Thursday, 25 January 2007
HOT SPICED CHICKPEA DIP
After a very productive first blogging week, a few busy and pretty annoying days at work scuppered my ability to cook and post. Following a few uninspired days at the start of the week, on Wednesday I finally knew exactly what I wanted to eat that night - chickpea fritters with garlic and herb yoghurt in pitta bread. Off I went and bought tinned chickpeas, coriander, onion, garlic, a chilli, some Greek yoghurt and some pitta breads (I briefly toyed with the idea of making flatbreads but this was not the week for being elbow deep in flour). When I got home all of the fritter ingredients (chickpeas, fresh coriander, dried coriander, dried cumin, garlic, a large red chilli, and an onion) went into the food processor and then the mix went into the fridge to sit for a while.
In the meantime I stirred together the yoghurt with some minced garlic, sea salt, dried, and fresh mint and popped that back in the fridge.
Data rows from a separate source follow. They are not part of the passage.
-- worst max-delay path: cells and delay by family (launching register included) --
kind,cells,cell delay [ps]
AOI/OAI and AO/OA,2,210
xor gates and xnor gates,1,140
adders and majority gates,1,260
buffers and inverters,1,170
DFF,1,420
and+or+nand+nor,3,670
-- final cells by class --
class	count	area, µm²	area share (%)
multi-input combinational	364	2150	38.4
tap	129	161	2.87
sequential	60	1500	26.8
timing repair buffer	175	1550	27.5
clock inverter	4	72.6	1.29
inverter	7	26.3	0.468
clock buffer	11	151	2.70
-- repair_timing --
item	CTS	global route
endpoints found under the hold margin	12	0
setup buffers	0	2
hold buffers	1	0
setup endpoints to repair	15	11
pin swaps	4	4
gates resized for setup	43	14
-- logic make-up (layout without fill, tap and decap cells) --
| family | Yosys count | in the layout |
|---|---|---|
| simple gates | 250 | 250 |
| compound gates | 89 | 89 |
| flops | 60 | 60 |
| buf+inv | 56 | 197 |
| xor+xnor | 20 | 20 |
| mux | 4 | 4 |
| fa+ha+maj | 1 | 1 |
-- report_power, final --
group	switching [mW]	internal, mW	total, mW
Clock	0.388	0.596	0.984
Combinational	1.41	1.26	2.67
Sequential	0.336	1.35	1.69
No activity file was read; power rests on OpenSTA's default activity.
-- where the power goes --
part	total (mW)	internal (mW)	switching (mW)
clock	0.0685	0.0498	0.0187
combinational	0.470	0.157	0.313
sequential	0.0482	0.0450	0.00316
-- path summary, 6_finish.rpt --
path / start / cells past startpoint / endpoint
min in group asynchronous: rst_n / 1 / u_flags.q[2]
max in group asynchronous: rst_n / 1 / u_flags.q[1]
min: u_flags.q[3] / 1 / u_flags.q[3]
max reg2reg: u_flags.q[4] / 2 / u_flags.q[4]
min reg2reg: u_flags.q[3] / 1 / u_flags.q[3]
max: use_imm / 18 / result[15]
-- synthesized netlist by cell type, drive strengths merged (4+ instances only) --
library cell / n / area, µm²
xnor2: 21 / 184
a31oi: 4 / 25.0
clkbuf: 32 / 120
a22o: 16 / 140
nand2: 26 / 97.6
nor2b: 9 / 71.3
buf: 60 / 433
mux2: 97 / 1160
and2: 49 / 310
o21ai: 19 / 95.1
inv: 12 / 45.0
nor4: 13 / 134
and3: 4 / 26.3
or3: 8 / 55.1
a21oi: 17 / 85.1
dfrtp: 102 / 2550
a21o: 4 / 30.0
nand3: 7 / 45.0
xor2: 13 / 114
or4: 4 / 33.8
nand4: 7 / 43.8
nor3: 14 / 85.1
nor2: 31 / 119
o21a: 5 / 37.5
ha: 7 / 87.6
==> config.mk <==
export PLATFORM = sky130hd
export DESIGN_NAME = xonxoff_flow_ctl
export DESIGN_NICKNAME = d
export VERILOG_FILES = /design/src/rtl/fc_pkg.sv /design/src/rtl/fc_level_mon.sv /design/src/rtl/fc_rx_match.sv /design/src/rtl/fc_spec_det.sv /design/src/rtl/xonxoff_flow_ctl.sv
export SDC_FILE = /design/constraint.sdc
export NUM_CORES = 1
export LEC_CHECK = 0
export BUFFER_PORTS_ARGS = -buffer_cell sky130_fd_sc_hd__clkbuf_2
export CAP_MARGIN = 20
export CORE_MARGIN = 5
export CORE_UTILIZATION = 41
export CTS_CLUSTER_DIAMETER = 30
export DETAILED_ROUTE_END_ITERATION = 16
export PLACE_DENSITY = 0.92
export SLEW_MARGIN = 0
export SYNTH_ARGS = -nofsm -noshare
export SYNTH_HDL_FRONTEND = slang
export SYNTH_SLANG_ARGS = --single-unit
==> constraint.sdc <==
create_clock -name clk -period 1.7 [get_ports clk]
set_input_delay 0.17 -clock clk [delete_from_list [all_inputs] [get_ports clk]]
set_output_delay 0.17 -clock clk [all_outputs]
set_load 0.03 [all_outputs]
==> src/rtl/fc_pkg.sv <==
package fc_pkg;
  typedef enum logic [1:0] {
    FC_OFF   = 2'b00,
    FC_SET_A = 2'b01,
    FC_SET_B = 2'b10,
    FC_BOTH  = 2'b11
  } fc_mode_e;

  // true when the sending side is active for the given mode field
  function automatic logic fc_send_on(input logic [1:0] mode);
    return (mode == FC_SET_A) || (mode == FC_SET_B);
  endfunction
endpackage

==> src/rtl/fc_level_mon.sv <==
module fc_level_mon #(
  parameter int LW = 8
) (
  input  logic          clk,
  input  logic          rst_n,
  input  logic          mode_on,
  input  logic [LW-1:0] level,
  input  logic [LW-1:0] trig_hi,
  input  logic [LW-1:0] trig_lo,
  input  logic          take,
  output logic          req,
  output logic          req_stop,
  output logic          held
);
  logic req_q, req_d, kind_q, kind_d, held_q, held_d;

  always_comb begin
    req_d  = req_q;
    kind_d = kind_q;
    held_d = held_q;
    if (!mode_on) begin
      req_d  = 1'b0;
      kind_d = 1'b0;
      held_d = 1'b0;
    end else if (req_q) begin
      if (take) begin
        req_d  = 1'b0;
        held_d = kind_q;
      end
    end else if (!held_q && (level > trig_hi)) begin
      req_d  = 1'b1;
      kind_d = 1'b1;
    end else if (held_q && (level < trig_lo)) begin
      req_d  = 1'b1;
      kind_d = 1'b0;
    end
  end

  always_ff @(posedge clk or negedge rst_n) begin
    if (!rst_n) begin
      req_q  <= 1'b0;
      kind_q <= 1'b0;
      held_q <= 1'b0;
    end else begin
      req_q  <= req_d;
      kind_q <= kind_d;
      held_q <= held_d;
    end
  end

  assign req      = req_q;
  assign req_stop = kind_q;
  assign held     = held_q;

  // request and its kind stay put until taken
  p_req_hold_r5: assert property (@(posedge clk) disable iff (!rst_n)
    (req_q && !take && mode_on) |=> (req_q && $stable(kind_q)));
  // a take retires the request and records the kind sent
  p_take_update_r5: assert property (@(posedge clk) disable iff (!rst_n)
    (req_q && take && mode_on) |=> (!req_q && (held_q == $past(kind_q))));
  // disabled sending leaves nothing pending and the go state
  p_off_clears_r4: assert property (@(posedge clk) disable iff (!rst_n)
    !mode_on |=> (!req_q && !held_q));
endmodule

==> src/rtl/fc_rx_match.sv <==
module fc_rx_match
  import fc_pkg::*;
#(
  parameter int DW = 8
) (
  input  logic          clk,
  input  logic          rst_n,
  input  logic          rx_valid,
  input  logic [DW-1:0] rx_char,
  input  logic [1:0]    rx_mode,
  input  logic          xon_any,
  input  logic [DW-1:0] xon_a,
  input  logic [DW-1:0] xoff_a,
  input  logic [DW-1:0] xon_b,
  input  logic [DW-1:0] xoff_b,
  output logic          paused,
  output logic          fifo_wr
);
  logic hit_stop, hit_go, consume, resume_any;
  logic paused_q, paused_d;

  always_comb begin
    unique case (fc_mode_e'(rx_mode))
      FC_SET_A: begin
        hit_stop = (rx_char == xoff_a);
        hit_go   = (rx_char == xon_a);
      end
      FC_SET_B: begin
        hit_stop = (rx_char == xoff_b);
        hit_go   = (rx_char == xon_b);
      end
      FC_BOTH: begin
        hit_stop = (rx_char == xoff_a) || (rx_char == xoff_b);
        hit_go   = (rx_char == xon_a) || (rx_char == xon_b);
      end
      default: begin
        hit_stop = 1'b0;
        hit_go   = 1'b0;
      end
    endcase
  end

  assign consume    = rx_valid && (hit_stop || hit_go);
  assign resume_any = rx_valid && xon_any && paused_q &&
                      (rx_mode != FC_OFF) && !hit_stop;
  assign fifo_wr    = rx_valid && !consume;

  always_comb begin
    paused_d = paused_q;
    if (rx_mode == FC_OFF)          paused_d = 1'b0;
    else if (rx_valid && hit_stop)  paused_d = 1'b1;
    else if (rx_valid && hit_go)    paused_d = 1'b0;
    else if (resume_any)            paused_d = 1'b0;
  end

  always_ff @(posedge clk or negedge rst_n) begin
    if (!rst_n) paused_q <= 1'b0;
    else        paused_q <= paused_d;
  end

  assign paused = paused_q;

  // a recognised stop code halts the transmitter
  p_stop_halts_r6: assert property (@(posedge clk) disable iff (!rst_n)
    (rx_valid && hit_stop && rx_mode != FC_OFF) |=> paused_q);
  // a recognised code never reaches the FIFO
  p_code_consumed_r6: assert property (@(posedge clk) disable iff (!rst_n)
    (rx_valid && (hit_stop || hit_go)) |-> !fifo_wr);
  // a recognised go code releases the halt
  p_go_resumes_r6: assert property (@(posedge clk) disable iff (!rst_n)
    (rx_valid && hit_go && !hit_stop) |=> !paused_q);
  // disabled reception releases the halt
  p_off_release_r11: assert property (@(posedge clk) disable iff (!rst_n)
    (rx_mode == FC_OFF) |=> !paused_q);
endmodule

==> src/rtl/fc_spec_det.sv <==
module fc_spec_det #(
  parameter int DW = 8
) (
  input  logic          clk,
  input  logic          rst_n,
  input  logic          rx_valid,
  input  logic [DW-1:0] rx_char,
  input  logic          spec_en,
  input  logic [DW-1:0] spec_char,
  input  logic          status_rd,
  output logic          flag
);
  logic hit, flag_q, flag_d;

  assign hit = rx_valid && spec_en && (rx_char == spec_char);

  always_comb begin
    flag_d = flag_q;
    if (hit)            flag_d = 1'b1;
    else if (status_rd) flag_d = 1'b0;
  end

  always_ff @(posedge clk or negedge rst_n) begin
    if (!rst_n) flag_q <= 1'b0;
    else        flag_q <= flag_d;
  end

  assign flag = flag_q;

  // a match always leaves the flag set
  p_match_sets_r9: assert property (@(posedge clk) disable iff (!rst_n)
    hit |=> flag_q);
  // a status read without a match clears it
  p_read_clears_r10: assert property (@(posedge clk) disable iff (!rst_n)
    (status_rd && !hit) |=> !flag_q);
endmodule

==> src/rtl/xonxoff_flow_ctl.sv <==
module xonxoff_flow_ctl
  import fc_pkg::*;
#(
  parameter int DW = 8,
  parameter int LW = 8
) (
  input  logic          clk,
  input  logic          rst_n,
  input  logic          rx_valid,
  input  logic [DW-1:0] rx_char,
  input  logic [LW-1:0] rx_level,
  input  logic [LW-1:0] trig_hi,
  input  logic [LW-1:0] trig_lo,
  input  logic [1:0]    tx_mode,
  input  logic [1:0]    rx_mode,
  input  logic          xon_any,
  input  logic [DW-1:0] xon_a,
  input  logic [DW-1:0] xoff_a,
  input  logic [DW-1:0] xon_b,
  input  logic [DW-1:0] xoff_b,
  input  logic          spec_en,
  input  logic [DW-1:0] spec_char,
  input  logic          spec_irq_en,
  input  logic          status_rd,
  input  logic          tx_take,
  output logic          inj_req,
  output logic [DW-1:0] inj_char,
  output logic          fifo_wr,
  output logic          tx_enable,
  output logic          remote_held,
  output logic          spec_flag,
  output logic          spec_irq
);
  logic send_on, req_stop, paused;

  assign send_on = fc_send_on(tx_mode);

  fc_level_mon #(.LW(LW)) u_level (
    .clk      (clk),
    .rst_n    (rst_n),
    .mode_on  (send_on),
    .level    (rx_level),
    .trig_hi  (trig_hi),
    .trig_lo  (trig_lo),
    .take     (tx_take),
    .req      (inj_req),
    .req_stop (req_stop),
    .held     (remote_held)
  );

  always_comb begin
    if (tx_mode == FC_SET_B) inj_char = req_stop ? xoff_b : xon_b;
    else                     inj_char = req_stop ? xoff_a : xon_a;
  end

  fc_rx_match #(.DW(DW)) u_match (
    .clk      (clk),
    .rst_n    (rst_n),
    .rx_valid (rx_valid),
    .rx_char  (rx_char),
    .rx_mode  (rx_mode),
    .xon_any  (xon_any),
    .xon_a    (xon_a),
    .xoff_a   (xoff_a),
    .xon_b    (xon_b),
    .xoff_b   (xoff_b),
    .paused   (paused),
    .fifo_wr  (fifo_wr)
  );

  assign tx_enable = !paused;

  fc_spec_det #(.DW(DW)) u_spec (
    .clk       (clk),
    .rst_n     (rst_n),
    .rx_valid  (rx_valid),
    .rx_char   (rx_char),
    .spec_en   (spec_en),
    .spec_char (spec_char),
    .status_rd (status_rd),
    .flag      (spec_flag)
  );

  assign spec_irq = spec_flag && spec_irq_en;

  // an unrecognised character in reception-off mode is always written
  p_pass_through_r7: assert property (@(posedge clk) disable iff (!rst_n)
    (rx_valid && rx_mode == FC_OFF) |-> fifo_wr);
endmodule

[Word-level counts from Yosys, hierarchy flattened]
Cells that the tools add are included.
Cells by class
  $lt $le $gt $ge: 2
  equal/unequal tests: 14
  multiplexer cells: 23
  reductions and logical operators: 27
Operators by type and width (number)
  equality test 8 bit: 5
  2-to-1 mux 8 bit: 3
  2-to-1 mux 1 bit: 18
  logical AND 1 bit: 13
  > comparator 8 bit: 1
  less-than comparator 8 bit: 1
  equality test 2 bit (second input constant): 3
  inequality test 2 bit (second input constant): 3
  case mux 1 bit (3 select lines): 2
  equality test 2 x 1 -> 1 bit (second input constant): 2
  logical NOT 1 bit: 4
  logical OR 1 bit: 4
  AND reduction 2 bit: 2
  nonzero test 2 bit: 2
  nonzero test 4 bit: 1
  inequality test 3 bit (second input constant): 1
  logical NOT 2 bit: 1
Word-level totals
  register bits: 5
  input bits: 84
  output and inout bits: 14
  word-level logic and storage cells: 71

[Depth between registers and ports, before layout]
Gate-level depths: netlist of run 1.
  depth after elaboration: 9
  depth in mapped cells: 7
  mapped depth without buffers: 7

[Modules after synthesis]
From an unflattened synthesis of run 1, not the netlist that was laid out.
Second synthesis, totals
  cell total of the unflattened synthesis: 146
  area total of the unflattened synthesis: 1305.0 µm²
By module, submodules not included
  fc_level_mon: times used 1, cells an instance 63, area each 513.0 µm², sequential area each 75.1 µm²
  fc_rx_match: times used 1, cells an instance 54, area each 434.2 µm², sequential area each 25.0 µm²
  xonxoff_flow_ctl: times used 1, cells an instance 15, area each 226.5 µm², sequential area each 0.0 µm²
  fc_spec_det: times used 1, cells an instance 14, area each 131.4 µm², sequential area each 25.0 µm²

[Worst setup path before layout of run 1]
OpenSTA, ideal clock, no wires.
  path type: input to output
  start: input rx_char[3]
  end: output fifo_wr
  arrival time: 1.786 ns
  required time: 1.530 ns
  setup slack: -0.256 ns
  stages on the path: 6
  buffers on the path: 1
  cell sequence: buf_2 xnor2_1 nand4_1 nor4_1 a31oi_1 nor4b_1
On the way
  longest elaborated chain between the ends: 7
  elaborated cells on any way between the ends: 12
  classes of those cells: eq/ne: 4; mux: 2; reduce/logical: 6
Ends and longest elaborated chain
  from (decl): RTL line xonxoff_flow_ctl.sv:10  | input logic [DW-1:0] rx_char,
  equality test 8 bit (on tied branches)
  logical OR 1 bit (on tied branches): RTL line fc_rx_match.sv:33, fc_rx_match.sv:34
  case mux 1 bit (3 select lines): RTL line fc_rx_match.sv:23  | unique case (fc_mode_e'(rx_mode))
  logical OR 1 bit (*): RTL line fc_rx_match.sv:43  | assign consume = rx_valid && (hit_stop || hit_go);
  logical AND 1 bit (*): RTL line fc_rx_match.sv:43
  logical NOT 1 bit (*): RTL line fc_rx_match.sv:46  | assign fifo_wr = rx_valid && !consume;
  logical AND 1 bit (*): RTL line fc_rx_match.sv:46
  to (decl): RTL line xonxoff_flow_ctl.sv:28  | output logic fifo_wr,
Every way passes the cells marked *; elsewhere a longest branch is shown, timed or not.

[Final worst setup path of run 1]
  start: register u_level.kind_q (netlist: u_level.req_stop)
  end: output inj_char[1]
On the way
  longest elaborated chain between the ends: 2
  elaborated cells on any way between the ends: 3
  classes of those cells: mux: 3
Ends and longest elaborated chain
  from (decl): RTL line fc_level_mon.sv:15  | logic req_q, req_d, kind_q, kind_d, held_q, held_d;
  from (signal assigned): RTL line fc_level_mon.sv:46  | kind_q <= kind_d;
  2-to-1 mux 8 bit (on tied branches): RTL line xonxoff_flow_ctl.sv:53, xonxoff_flow_ctl.sv:52
  2-to-1 mux 8 bit (*): RTL line xonxoff_flow_ctl.sv:52  | if (tx_mode == FC_SET_B) inj_char = req_stop ? xoff_b : xon_b;
  to (decl): RTL line xonxoff_flow_ctl.sv:27  | output logic [DW-1:0] inj_char,
Marked as above.

==> flow_summary.ini, run 1 <==
[timing]
rsz0062_at_grt = yes
finalSetupTns_ns = 0
fmax_mhz = 606.2
slew_viol_final = 0
final.period_utilization_pct = 97.03
slew_headroom_pct = 75.38
skew_ns = 0.00009634
worst_pin_slew_ns = 0.3659
fin_hold_ws_ns = 0.1292
hold_violations = 0
setup_viol = 0
timing.final.crit_period_ns = 1.650

[critical_path]
ff2ff_path_depth = 3
worst-path-buf-inv = 2
slowest_stage = mux4_2
r2r_start = u_level.held
reg2reg_setup_slack_ns = 0.58
cp_top_family = multiplexers
cp-start-kind = flop
crit_chain = buf_12, mux4_2, buf_6
cp-end-kind = primary output
critical_path.max_fanout = 8
cpPeakStageDelay_ns = 0.52
critical_path_class = reg2out
worst-endpoint-required_ns = 1.53
arrival_ns = 1.48
worst_r2r_endpoint = u_level.req

[power]
power_density_mw_per_mm2 = 479.6
ir_drop_mv = 0.2540
power_uw = 954.7
leakage_nw = 1.019

[clocking]
clock_path_buffers = 2
htree_levels = 1
clk_pin_slew_ns = 0.05
cts_buffers = 3
clkSinkCount = 5
cts_tree = built
clk_latency_ns = 0.25
cts-root-buf = clkbuf_4

[synth]
ys_ff_latch = 5
synthTopCellsByCount = 33 x xnor2_1, 21 x inv_1, 16 x ha_1
syn-cell-area_sq_mm = 0.001341
yosysMostFrequentCell = xnor2_1
syn_nets = 265
ys_types = 30
seq_area_frac_synth_pct = 9.328
synth.area.top_cells = xnor2_1 22%, ha_1 15%, mux4_2 13%
syn_inst = 165
synth_top_area_cell = xnor2_1
syn_area_per_cell_sq_um = 8.129
synth-edff-count = 0
async_flop_share_pct = 100.0
synth_ff_type = dfrtp_1
yosys_warnings = 0
yosys.area.top_type_share_pct = 21.55

[placed_design]
dp.cells = 304
place_congestion = 0.8882
portBuffers = 97
hpwl_um = 4022

[outcome]
outcome = finished clean

[grt]
grt_pass1_wl_um = 6906
met3_usage_pct = 3.494
grt.total_usage_pct = 20.05
grt_pass1_vias = 1656
grt_util_met2_pct = 38.65
gr-total-overflow = 0
met1_usage_pct = 21.38
antenna_found_initial = 0
top_usage_layer = met2
grt_max_degree = 9

[die]
die_h_um = 67.20
die_x_um = 67.20
rows = 20
core-area_sq_mm = 0.003103
initial_core_util_pct = 43.23
die_area_sq_mm = 0.004515
io_pins = 98

[hold_path]
whs_endpoint = u_spec.flag
hold_depth = 2
hp-start = status_rd
hp-class = in2reg

[final_layout]
num-fill-cells = 292
drive_gt1_share_pct = 45.11
antenna_cells = 0
area_growth_pct = 48.41
num-nets-final = 367
fin_util_pct = 64.15
layoutNonFillerInstCount = 310

[route]
drc = 0
wire_per_inst_um = 13.96
viasPerCell = 5.016
ant_nets = 0
firstDrtPassIters = 4
vias = 1555
drtIter0Drc = 62
routed_wl_um = 4328

[job]
drv_cap = 0
per-stage QoR:
stage	worst slack, ns	cell area (sq um)
3_3_place_gp	-0.06008	1912
6_report	0.05050	1991
2_1_floorplan	0.06350	1348
4_1_cts	0.01271	1957
5_1_grt	-0.005142	1991
3_5_place_dp	-0.09182	1912
sequential cells by signal (all words and copies together), names as in the netlist:
register / cells
u_level.req_stop: 1
u_spec.flag: 1
u_level.req: 1
u_match.paused: 1
u_level.held: 1
placed cells by master, fill, tap and decap left out, types with 6 or more instances in the layout:
cell type and count:
a21oi_1 9, buf_4 9, clkbuf_2 91, ha_1 16, inv_1 21, mux4_2 8
nand2_1 9, nand3_1 6, nand4_1 6, nor2_1 6, nor3_1 6, xnor2_1 33
xor2_1 7
how the worst max path moves through the flow:
stage                           startpoint           to  slack [ns]  cells after the start
after floorplan                 trig_hi[7]  u_level.req        0.06                      7
after global placement          trig_hi[6]  u_level.req       -0.06                      8
after detailed placement        trig_hi[5]  u_level.req       -0.09                      8
after CTS                 u_level.req_stop  inj_char[1]        0.01                      3
after global routing      u_level.req_stop  inj_char[2]      -0.005                      3
final                     u_level.req_stop  inj_char[1]        0.05                      3
repair_timing:
item	in CTS	in global routing
setup buffers	1	0
hold buffers	1	0
setup endpoints to repair	3	6
endpoints found under the hold margin	5	0
gates resized for setup	0	23
metal layers:
| metal | vias up | part of all wire [%] |
|---|---|---|
| met5 | - | 0 |
| met4 | 0 | 2.7 |
| met3 | 13 | 5.9 |
| met2 | 57 | 56 |
| met1 | 708 | 35 |
| li1 | 777 | - |
layout make-up:
class / count / area [sq um] / share of cell area, %
repair buffers: 107 / 609.3 / 30.61
flip-flops and latches: 5 / 125.1 / 6.285
clock buffers: 3 / 22.52 / 1.131
multi-input cells: 129 / 1095 / 55.00
clock inverters: 1 / 5.005 / 0.2514
inverters: 21 / 78.83 / 3.960
well taps: 44 / 55.05 / 2.766
worst reg2reg max path, stage by stage (launching register included):
cell	delay (ns)
dfrtp_1	0.42
nor2_1	0.07
a32o_1	0.27
o31a_1	0.24
cell families (layout without fill, tap and decap cells):
kind of cell	Yosys count	in the layout	share of synthesized area, %
xor gates and xnor gates	40	40	26.12
adders and majority gates	16	16	14.93
and+or+nand+nor	44	44	16.89
DFF	5	5	9.328
AOI/OAI and AO/OA	21	21	9.796
muxes	8	8	13.43
buffers and inverters	31	132	9.515
power by group:
group | switching, mW | internal (mW)
combinational | 0.325 | 0.340
sequential | 0.0157 | 0.131
clock | 0.0582 | 0.0857
No activity file was read; power rests on OpenSTA's default activity.
==> run 2: changes to the inputs <==
--- a/config.mk
+++ b/config.mk
@@ -7,11 +7,11 @@
 export LEC_CHECK = 0
 export BUFFER_PORTS_ARGS = -buffer_cell sky130_fd_sc_hd__clkbuf_2
 export CAP_MARGIN = 20
-export CORE_MARGIN = 5
 export CORE_UTILIZATION = 41
 export CTS_CLUSTER_DIAMETER = 30
 export DETAILED_ROUTE_END_ITERATION = 16
 export PLACE_DENSITY = 0.92
+export REMOVE_ABC_BUFFERS = 1
 export SLEW_MARGIN = 0
 export SYNTH_ARGS = -nofsm -noshare
 export SYNTH_HDL_FRONTEND = slang
==> run 2 against run 1 <==
  * Register-to-register slack got worse by 0.02 ns
  * Combinational power shrank 6.8%
  * Sequential power about the same
  * Via count increased by 3.7%
  * Total power decreased by 4.5%
  * First-iteration DRC count is 48% lower
  * Core utilization decreased by 1.3 points
  * Non-clock buffer count fell by 1
  * Clock skew is 0.0072 ns higher
  * Largest cell class unchanged
==> flow_summary.ini, run 2 (synthesis results as in run 1) <==
[die]
die_x_um = 59.20
rows = 20
die_area_sq_mm = 0.003504
initial_core_util_pct = 43.58
io_pins = 98
core-area_sq_mm = 0.003078
die_h_um = 59.20

[job]
drv_cap = 0

[final_layout]
antenna_cells = 0
final_common_cell = clkbuf_2
drive_gt1_share_pct = 44.15
area_growth_pct = 44.12
final_cell_mix = 95 x clkbuf_2, 33 x xnor2_1, 21 x inv_1
num-nets-final = 366
fin_util_pct = 62.80
layoutNonFillerInstCount = 309

[placed_design]
hpwl_um = 3730
place_congestion = 0.8851
dp.cells = 304
portBuffers = 97

[grt]
gr-total-overflow = 0
grt.total_usage_pct = 25.14
grt_pass1_wl_um = 6603
grt_pass1_vias = 1607
grt_max_degree = 11
antenna_found_initial = 0

[timing]
hold_violations = 0
timing.final.crit_period_ns = 1.653
fin_hold_ws_ns = 0.1216
fmax_mhz = 604.9
final.period_utilization_pct = 97.24
worst_pin_slew_ns = 0.3769
slew_headroom_pct = 74.64
skew_ns = 0.007265
slew_viol_final = 0
rsz0062_at_grt = no
setup_viol = 0

[critical_path]
cp-end-kind = primary output
critical_path.max_fanout = 10
cp-start-kind = flop
arrival_ns = 1.48
worst-endpoint-required_ns = 1.53
critical_path_class = reg2out

[clocking]
clk_latency_ns = 0.25
cts_tree = built
cts_post_setup_buffers_inserted = 0
clkSinkCount = 5
htree_levels = 1
cts-root-buf = clkbuf_4
clock_path_buffers = 2
cts_buffers = 3
clk_pin_slew_ns = 0.05

[route]
drtIter0Drc = 32
firstDrtPassIters = 4
wire_per_inst_um = 13.42
ant_nets = 0
vias = 1612
routed_wl_um = 4146
viasPerCell = 5.217
drc = 0

[power]
pwr-share-clk_pct = 16.2
comb_power_share_pct = 68.0
p_seq_share_pct = 15.7
power.internal_uw = 513.6
leakage_nw = 0.9951
power_density_mw_per_mm2 = 471.6
p_sw_share_pct = 43.66
p_sw_uw = 398.1
ir_drop_mv = 0.1961

[outcome]
outcome = finished clean

[hold_path]
hp-class = in2reg
==> run 2: per-layer routing <==
metal / routed length [um] / global-route usage (%)
met5: 0 / 0
met4: 200 / 15.99
met3: 222 / 4.148
met2: 2185 / 44.46
met1: 1537 / 27.66
==> run 2: layout make-up <==
type                       instances  area (sq um)
fill                             273          1145
multi-input combinational        129          1089
timing repair buffer             106         559.3
sequential                         5         125.1
inverter                          21         78.83
tap                               44         55.05
clock buffer                       4         26.28
==> run 2: timing repair <==
item | in CTS | in global routing
gates resized for setup | 1 | 2
setup endpoints to repair | 1 | 2
hold endpoints to repair | 5 | 0
hold buffers | 1 | 0
gates cloned | 0 | 0
==> run 2: power groups by stage <==
stage	clock network, mW	logic [mW]	registers [mW]
after detailed placement	0	0.614	0.144
final	0.148	0.620	0.144
after floorplan	0	0.333	0.171
after CTS	0.147	0.622	0.143
after global routing	0.150	0.672	0.145
after global placement	0	0.593	0.143
==> src/rtl/mph_pkg.sv <==
package mph_pkg;

    parameter int DIV_W   = 7;
    parameter int DIV_MIN = 6;
    parameter int DIV_MAX = 127;
    parameter int PH_W    = 3;
    parameter int PH_MIN  = 2;
    parameter int PH_MAX  = 6;
    parameter int LFSR_W  = 8;
    parameter logic [LFSR_W-1:0] LFSR_TAPS = 8'hB8;
    parameter logic [LFSR_W-1:0] LFSR_SEED = 8'hA5;
    parameter int SPR_W   = 2;
    localparam int SUM_W  = DIV_W + 2;

    typedef logic [DIV_W-1:0] div_t;
    typedef logic [PH_W-1:0]  ph_t;

    typedef struct packed {
        div_t div;
        ph_t  nph;
    } cfg_t;

    typedef struct packed {
        div_t cnt;
        logic half;
        ph_t  ph;
    } slot_t;

    function automatic div_t clamp_div(input logic signed [SUM_W-1:0] v);
        if (v < SUM_W'(DIV_MIN))
            return DIV_W'(DIV_MIN);
        else if (v > SUM_W'(DIV_MAX))
            return DIV_W'(DIV_MAX);
        else
            return v[DIV_W-1:0];
    endfunction

    function automatic ph_t clamp_nph(input ph_t v);
        if (v < PH_W'(PH_MIN))
            return PH_W'(PH_MIN);
        else if (v > PH_W'(PH_MAX))
            return PH_W'(PH_MAX);
        else
            return v;
    endfunction

    function automatic logic [LFSR_W-1:0] lfsr_step(input logic [LFSR_W-1:0] s);
        return {s[LFSR_W-2:0], ^(s & LFSR_TAPS)};
    endfunction

endpackage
By this point, and clearly on a cooking roll, I had a remembered a dish of baked feta which we ate in a Greek restaurant a couple of weeks ago. I thought this would match the fritters nicely so took some feta out of the fridge (I always keep feta and halloumi in the flat), drizzled it with a little olive oil and lemon juice and sprinkled over some finely chopped red onion before wrapping it in a foil parcel to go into a medium oven. I checked on it a few times as I had no idea how long it would take to properly soften but it was eventually around 20 minutes. This was a definite success and will be repeated, probably more often than is healthy.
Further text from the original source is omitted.